Records to process -

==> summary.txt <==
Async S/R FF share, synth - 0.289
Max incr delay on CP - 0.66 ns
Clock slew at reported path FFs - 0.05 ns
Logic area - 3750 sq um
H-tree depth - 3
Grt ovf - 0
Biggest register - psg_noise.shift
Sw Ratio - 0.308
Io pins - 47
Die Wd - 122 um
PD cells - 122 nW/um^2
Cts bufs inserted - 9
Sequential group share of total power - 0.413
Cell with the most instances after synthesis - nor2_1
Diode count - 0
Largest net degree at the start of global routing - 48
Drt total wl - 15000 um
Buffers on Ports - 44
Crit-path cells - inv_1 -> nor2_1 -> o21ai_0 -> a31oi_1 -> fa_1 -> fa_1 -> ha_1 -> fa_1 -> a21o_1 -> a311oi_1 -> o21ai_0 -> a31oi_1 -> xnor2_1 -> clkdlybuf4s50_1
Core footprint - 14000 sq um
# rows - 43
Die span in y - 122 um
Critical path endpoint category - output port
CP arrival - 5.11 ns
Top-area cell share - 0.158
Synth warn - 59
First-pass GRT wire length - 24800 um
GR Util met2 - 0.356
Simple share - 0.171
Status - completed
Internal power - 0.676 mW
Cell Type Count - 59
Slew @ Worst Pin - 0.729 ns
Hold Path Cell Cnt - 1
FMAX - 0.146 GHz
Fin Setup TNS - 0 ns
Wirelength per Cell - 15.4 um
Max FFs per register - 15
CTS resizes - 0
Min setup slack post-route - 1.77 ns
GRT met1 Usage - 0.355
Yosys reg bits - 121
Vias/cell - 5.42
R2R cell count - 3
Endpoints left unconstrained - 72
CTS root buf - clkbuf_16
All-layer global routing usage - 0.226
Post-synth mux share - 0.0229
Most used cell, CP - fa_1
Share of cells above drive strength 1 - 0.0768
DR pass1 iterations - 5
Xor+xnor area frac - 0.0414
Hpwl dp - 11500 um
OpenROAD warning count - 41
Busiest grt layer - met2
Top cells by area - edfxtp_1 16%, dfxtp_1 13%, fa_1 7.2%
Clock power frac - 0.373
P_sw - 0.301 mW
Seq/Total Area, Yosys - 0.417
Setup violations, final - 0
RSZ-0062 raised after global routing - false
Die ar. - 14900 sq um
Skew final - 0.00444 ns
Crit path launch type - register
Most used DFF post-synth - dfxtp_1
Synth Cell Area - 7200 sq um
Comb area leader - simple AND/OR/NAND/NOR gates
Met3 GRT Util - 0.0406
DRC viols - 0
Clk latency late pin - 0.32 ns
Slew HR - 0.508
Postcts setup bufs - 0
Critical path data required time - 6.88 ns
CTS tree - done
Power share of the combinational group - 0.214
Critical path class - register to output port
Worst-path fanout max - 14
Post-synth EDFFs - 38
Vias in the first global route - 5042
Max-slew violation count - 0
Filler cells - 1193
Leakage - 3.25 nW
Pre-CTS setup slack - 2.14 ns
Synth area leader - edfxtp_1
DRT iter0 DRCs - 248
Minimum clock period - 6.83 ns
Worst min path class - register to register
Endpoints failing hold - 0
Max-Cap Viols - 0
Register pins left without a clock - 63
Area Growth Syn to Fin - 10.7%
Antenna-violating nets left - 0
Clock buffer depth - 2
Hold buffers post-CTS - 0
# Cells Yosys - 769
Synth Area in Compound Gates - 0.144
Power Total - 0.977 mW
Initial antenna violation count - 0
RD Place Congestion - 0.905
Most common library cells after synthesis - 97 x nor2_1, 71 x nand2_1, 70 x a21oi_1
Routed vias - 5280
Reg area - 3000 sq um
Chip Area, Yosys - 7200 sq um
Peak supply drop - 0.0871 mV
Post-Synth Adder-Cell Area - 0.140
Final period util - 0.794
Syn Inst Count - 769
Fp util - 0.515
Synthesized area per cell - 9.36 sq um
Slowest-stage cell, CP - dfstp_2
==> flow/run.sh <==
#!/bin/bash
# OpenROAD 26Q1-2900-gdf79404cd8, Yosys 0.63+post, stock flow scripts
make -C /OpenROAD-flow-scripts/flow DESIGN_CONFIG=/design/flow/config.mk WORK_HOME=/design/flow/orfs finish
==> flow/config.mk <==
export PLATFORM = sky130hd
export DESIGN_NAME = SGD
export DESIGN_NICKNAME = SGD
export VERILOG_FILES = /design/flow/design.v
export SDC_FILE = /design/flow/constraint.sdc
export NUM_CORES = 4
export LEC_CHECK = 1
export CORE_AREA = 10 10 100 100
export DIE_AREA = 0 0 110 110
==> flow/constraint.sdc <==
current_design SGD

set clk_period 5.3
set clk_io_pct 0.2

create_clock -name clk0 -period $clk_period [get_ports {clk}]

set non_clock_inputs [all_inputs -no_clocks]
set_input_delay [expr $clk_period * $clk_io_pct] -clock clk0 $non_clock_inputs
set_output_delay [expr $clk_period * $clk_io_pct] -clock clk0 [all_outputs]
---
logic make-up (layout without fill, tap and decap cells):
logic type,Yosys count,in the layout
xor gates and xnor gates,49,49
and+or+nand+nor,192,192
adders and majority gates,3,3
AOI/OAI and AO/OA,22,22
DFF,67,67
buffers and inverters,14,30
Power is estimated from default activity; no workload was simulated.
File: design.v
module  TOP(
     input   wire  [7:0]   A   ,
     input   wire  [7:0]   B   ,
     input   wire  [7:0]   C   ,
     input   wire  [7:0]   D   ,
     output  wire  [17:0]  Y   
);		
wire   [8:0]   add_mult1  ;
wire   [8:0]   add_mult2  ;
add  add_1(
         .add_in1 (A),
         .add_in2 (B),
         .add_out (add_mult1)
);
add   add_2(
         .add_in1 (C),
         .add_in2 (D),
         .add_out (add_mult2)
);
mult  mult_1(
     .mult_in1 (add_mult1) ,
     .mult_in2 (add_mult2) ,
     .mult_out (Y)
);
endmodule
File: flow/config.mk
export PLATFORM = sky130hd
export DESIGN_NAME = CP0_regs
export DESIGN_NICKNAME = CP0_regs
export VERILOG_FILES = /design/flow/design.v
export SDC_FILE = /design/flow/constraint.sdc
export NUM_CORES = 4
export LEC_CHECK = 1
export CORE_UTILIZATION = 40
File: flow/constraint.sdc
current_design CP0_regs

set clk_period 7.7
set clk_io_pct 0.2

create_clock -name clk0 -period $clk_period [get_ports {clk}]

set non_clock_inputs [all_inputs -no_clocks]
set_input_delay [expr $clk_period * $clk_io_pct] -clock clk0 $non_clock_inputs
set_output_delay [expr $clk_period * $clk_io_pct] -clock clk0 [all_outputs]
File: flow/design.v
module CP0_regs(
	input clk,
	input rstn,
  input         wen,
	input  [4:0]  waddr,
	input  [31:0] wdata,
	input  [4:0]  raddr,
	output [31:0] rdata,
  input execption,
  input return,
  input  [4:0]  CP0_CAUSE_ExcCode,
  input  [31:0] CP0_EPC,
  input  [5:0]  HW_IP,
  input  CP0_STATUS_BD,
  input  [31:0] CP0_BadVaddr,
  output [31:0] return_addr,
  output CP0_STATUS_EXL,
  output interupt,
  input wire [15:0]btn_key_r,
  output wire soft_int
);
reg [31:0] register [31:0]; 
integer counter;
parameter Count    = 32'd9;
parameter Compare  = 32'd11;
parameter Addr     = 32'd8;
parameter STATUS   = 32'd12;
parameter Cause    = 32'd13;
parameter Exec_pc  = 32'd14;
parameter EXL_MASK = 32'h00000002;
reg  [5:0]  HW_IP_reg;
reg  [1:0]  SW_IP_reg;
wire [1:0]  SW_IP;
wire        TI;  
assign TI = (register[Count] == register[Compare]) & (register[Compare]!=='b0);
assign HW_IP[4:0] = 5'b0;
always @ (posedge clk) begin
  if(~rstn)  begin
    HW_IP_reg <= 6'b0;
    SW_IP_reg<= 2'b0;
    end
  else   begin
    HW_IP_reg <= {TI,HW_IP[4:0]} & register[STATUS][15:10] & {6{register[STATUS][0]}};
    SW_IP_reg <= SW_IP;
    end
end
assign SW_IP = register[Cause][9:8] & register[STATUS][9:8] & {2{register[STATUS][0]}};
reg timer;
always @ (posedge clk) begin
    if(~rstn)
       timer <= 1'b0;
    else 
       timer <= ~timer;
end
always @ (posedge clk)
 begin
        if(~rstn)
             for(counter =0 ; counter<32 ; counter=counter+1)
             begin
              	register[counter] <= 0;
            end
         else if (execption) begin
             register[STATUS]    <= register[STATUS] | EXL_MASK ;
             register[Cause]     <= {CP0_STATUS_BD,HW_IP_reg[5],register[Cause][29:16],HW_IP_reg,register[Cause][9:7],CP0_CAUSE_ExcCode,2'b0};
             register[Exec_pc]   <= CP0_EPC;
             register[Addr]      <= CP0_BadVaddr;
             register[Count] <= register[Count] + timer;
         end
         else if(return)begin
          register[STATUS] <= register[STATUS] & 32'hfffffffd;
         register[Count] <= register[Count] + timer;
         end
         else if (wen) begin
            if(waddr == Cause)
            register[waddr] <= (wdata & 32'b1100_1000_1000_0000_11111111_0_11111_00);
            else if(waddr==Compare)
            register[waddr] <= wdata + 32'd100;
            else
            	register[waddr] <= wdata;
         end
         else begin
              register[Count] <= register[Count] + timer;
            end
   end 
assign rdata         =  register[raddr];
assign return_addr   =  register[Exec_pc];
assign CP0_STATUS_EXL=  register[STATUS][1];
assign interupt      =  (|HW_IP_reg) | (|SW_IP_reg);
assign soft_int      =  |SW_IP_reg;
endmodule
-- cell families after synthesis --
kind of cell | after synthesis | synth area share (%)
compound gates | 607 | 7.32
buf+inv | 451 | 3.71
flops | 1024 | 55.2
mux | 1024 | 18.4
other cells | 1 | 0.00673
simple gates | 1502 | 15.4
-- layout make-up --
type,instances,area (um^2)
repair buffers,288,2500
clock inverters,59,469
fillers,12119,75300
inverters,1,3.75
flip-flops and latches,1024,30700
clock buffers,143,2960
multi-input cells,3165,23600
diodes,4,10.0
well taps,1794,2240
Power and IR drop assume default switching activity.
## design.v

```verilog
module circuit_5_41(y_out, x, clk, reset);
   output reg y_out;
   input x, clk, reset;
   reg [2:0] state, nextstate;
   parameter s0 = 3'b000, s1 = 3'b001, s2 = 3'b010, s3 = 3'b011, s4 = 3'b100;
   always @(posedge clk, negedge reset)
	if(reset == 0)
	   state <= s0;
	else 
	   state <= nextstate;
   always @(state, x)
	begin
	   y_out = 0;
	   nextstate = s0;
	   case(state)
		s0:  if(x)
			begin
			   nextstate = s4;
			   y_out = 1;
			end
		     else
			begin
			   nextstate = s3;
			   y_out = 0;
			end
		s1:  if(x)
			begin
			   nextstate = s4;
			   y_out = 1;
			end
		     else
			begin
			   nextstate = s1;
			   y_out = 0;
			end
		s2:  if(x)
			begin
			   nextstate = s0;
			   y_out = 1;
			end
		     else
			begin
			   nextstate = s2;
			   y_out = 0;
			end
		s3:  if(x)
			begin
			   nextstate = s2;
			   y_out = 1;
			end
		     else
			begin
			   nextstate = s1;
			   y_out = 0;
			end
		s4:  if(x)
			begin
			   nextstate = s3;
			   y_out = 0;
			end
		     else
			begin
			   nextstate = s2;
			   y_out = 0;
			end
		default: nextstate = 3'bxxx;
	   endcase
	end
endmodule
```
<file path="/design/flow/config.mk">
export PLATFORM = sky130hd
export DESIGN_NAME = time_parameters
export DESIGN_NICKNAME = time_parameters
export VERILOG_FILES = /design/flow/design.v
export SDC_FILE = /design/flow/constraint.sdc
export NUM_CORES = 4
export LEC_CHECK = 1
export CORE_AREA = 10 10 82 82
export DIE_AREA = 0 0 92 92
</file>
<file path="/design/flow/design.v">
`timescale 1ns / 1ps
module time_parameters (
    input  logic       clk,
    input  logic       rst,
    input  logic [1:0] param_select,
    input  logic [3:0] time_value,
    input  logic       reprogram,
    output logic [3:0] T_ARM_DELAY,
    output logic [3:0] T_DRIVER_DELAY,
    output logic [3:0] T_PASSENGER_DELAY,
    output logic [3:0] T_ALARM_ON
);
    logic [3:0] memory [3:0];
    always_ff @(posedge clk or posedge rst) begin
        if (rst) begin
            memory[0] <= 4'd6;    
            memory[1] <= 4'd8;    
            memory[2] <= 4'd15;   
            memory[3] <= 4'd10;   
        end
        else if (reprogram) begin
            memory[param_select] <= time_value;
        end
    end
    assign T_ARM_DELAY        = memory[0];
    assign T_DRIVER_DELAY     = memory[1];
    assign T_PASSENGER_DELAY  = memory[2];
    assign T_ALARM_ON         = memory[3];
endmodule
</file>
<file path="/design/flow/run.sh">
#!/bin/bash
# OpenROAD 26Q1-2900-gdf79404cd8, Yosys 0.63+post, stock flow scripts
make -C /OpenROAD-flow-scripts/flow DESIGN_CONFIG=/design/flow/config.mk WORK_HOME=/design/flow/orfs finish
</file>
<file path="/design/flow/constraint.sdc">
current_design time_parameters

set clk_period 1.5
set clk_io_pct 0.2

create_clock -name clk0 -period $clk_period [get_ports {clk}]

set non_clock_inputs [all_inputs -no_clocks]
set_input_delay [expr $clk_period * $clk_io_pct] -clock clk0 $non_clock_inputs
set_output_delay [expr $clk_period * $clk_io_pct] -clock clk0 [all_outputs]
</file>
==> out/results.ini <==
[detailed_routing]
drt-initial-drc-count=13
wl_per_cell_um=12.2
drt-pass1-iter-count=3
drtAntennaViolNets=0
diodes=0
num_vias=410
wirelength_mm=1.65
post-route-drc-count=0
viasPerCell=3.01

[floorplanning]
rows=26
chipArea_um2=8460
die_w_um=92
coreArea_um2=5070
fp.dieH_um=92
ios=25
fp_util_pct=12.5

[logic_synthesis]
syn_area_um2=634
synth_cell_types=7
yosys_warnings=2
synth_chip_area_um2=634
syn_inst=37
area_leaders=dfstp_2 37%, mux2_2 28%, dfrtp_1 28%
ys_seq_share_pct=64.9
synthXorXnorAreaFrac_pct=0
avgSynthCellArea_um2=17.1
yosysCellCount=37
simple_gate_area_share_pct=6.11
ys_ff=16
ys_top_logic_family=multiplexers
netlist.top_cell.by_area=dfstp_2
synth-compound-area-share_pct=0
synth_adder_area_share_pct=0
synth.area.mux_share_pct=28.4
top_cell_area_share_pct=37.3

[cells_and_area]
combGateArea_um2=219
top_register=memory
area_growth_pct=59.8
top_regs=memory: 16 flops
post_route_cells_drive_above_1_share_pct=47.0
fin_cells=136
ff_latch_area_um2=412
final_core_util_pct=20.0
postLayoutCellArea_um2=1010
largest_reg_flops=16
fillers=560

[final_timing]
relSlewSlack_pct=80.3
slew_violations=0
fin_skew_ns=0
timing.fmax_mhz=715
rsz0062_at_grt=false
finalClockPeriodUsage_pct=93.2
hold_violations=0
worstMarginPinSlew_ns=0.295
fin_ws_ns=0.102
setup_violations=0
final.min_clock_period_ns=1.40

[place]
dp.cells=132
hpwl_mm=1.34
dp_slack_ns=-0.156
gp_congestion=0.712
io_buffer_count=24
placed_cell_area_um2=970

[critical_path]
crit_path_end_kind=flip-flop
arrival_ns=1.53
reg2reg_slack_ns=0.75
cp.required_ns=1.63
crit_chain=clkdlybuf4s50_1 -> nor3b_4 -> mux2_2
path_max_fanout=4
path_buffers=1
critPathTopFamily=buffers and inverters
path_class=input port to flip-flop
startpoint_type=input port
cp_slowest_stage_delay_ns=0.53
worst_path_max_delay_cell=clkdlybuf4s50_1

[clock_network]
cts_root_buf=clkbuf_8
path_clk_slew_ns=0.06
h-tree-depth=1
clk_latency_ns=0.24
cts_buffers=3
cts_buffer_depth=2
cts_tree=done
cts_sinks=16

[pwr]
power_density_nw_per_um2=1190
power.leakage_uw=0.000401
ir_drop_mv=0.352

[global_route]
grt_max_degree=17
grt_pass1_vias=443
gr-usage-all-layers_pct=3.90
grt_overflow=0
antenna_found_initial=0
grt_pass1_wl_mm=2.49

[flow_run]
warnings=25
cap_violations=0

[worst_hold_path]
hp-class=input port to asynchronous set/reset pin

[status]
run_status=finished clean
* * *
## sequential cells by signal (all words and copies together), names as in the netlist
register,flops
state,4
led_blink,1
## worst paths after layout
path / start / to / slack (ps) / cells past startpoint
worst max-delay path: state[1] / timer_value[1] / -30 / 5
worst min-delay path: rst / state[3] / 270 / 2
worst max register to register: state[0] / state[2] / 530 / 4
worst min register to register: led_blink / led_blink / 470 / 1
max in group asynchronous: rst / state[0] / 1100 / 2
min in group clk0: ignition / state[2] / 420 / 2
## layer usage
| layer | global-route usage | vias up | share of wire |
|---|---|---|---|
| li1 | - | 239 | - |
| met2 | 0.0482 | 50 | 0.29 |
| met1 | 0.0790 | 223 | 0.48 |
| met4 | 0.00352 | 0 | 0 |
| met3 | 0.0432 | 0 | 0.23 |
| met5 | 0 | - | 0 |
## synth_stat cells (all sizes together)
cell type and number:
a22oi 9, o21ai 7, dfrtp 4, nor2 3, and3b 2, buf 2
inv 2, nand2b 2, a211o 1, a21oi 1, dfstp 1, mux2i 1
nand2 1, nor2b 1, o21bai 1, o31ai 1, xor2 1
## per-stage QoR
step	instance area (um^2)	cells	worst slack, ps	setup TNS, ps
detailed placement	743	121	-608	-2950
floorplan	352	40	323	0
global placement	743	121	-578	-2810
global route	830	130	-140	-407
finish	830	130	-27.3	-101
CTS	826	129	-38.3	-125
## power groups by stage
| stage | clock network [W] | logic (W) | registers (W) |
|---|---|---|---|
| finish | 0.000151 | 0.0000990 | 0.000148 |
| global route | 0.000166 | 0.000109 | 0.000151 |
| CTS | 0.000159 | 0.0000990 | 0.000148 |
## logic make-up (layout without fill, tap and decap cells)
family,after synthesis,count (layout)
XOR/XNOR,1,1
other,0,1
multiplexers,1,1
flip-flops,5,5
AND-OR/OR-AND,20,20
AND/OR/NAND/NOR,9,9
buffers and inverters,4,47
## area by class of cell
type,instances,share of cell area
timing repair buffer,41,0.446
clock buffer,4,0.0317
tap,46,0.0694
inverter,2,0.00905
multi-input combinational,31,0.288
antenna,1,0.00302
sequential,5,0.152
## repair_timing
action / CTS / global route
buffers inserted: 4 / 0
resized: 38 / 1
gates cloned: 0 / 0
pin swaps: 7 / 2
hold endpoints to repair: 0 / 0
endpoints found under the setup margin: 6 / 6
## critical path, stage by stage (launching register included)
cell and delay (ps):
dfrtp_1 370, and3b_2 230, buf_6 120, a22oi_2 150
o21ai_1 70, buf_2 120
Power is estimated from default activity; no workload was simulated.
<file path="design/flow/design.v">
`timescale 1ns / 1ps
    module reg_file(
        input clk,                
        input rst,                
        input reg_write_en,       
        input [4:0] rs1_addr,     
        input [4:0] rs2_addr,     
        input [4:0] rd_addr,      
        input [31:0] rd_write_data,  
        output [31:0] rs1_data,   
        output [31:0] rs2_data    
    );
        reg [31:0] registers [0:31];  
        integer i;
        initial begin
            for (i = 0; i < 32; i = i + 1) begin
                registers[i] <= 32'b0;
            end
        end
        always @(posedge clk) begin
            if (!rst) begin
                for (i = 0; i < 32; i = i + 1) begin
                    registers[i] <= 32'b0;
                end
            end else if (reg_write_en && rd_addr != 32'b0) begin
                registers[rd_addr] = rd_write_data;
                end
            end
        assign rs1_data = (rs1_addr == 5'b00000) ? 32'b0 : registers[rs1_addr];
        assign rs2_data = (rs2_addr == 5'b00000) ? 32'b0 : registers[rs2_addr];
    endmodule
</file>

Assigned task - Each line of the records that contains the string "placement" must be copied.

Written response -
detailed placement	743	121	-608	-2950
global placement	743	121	-578	-2810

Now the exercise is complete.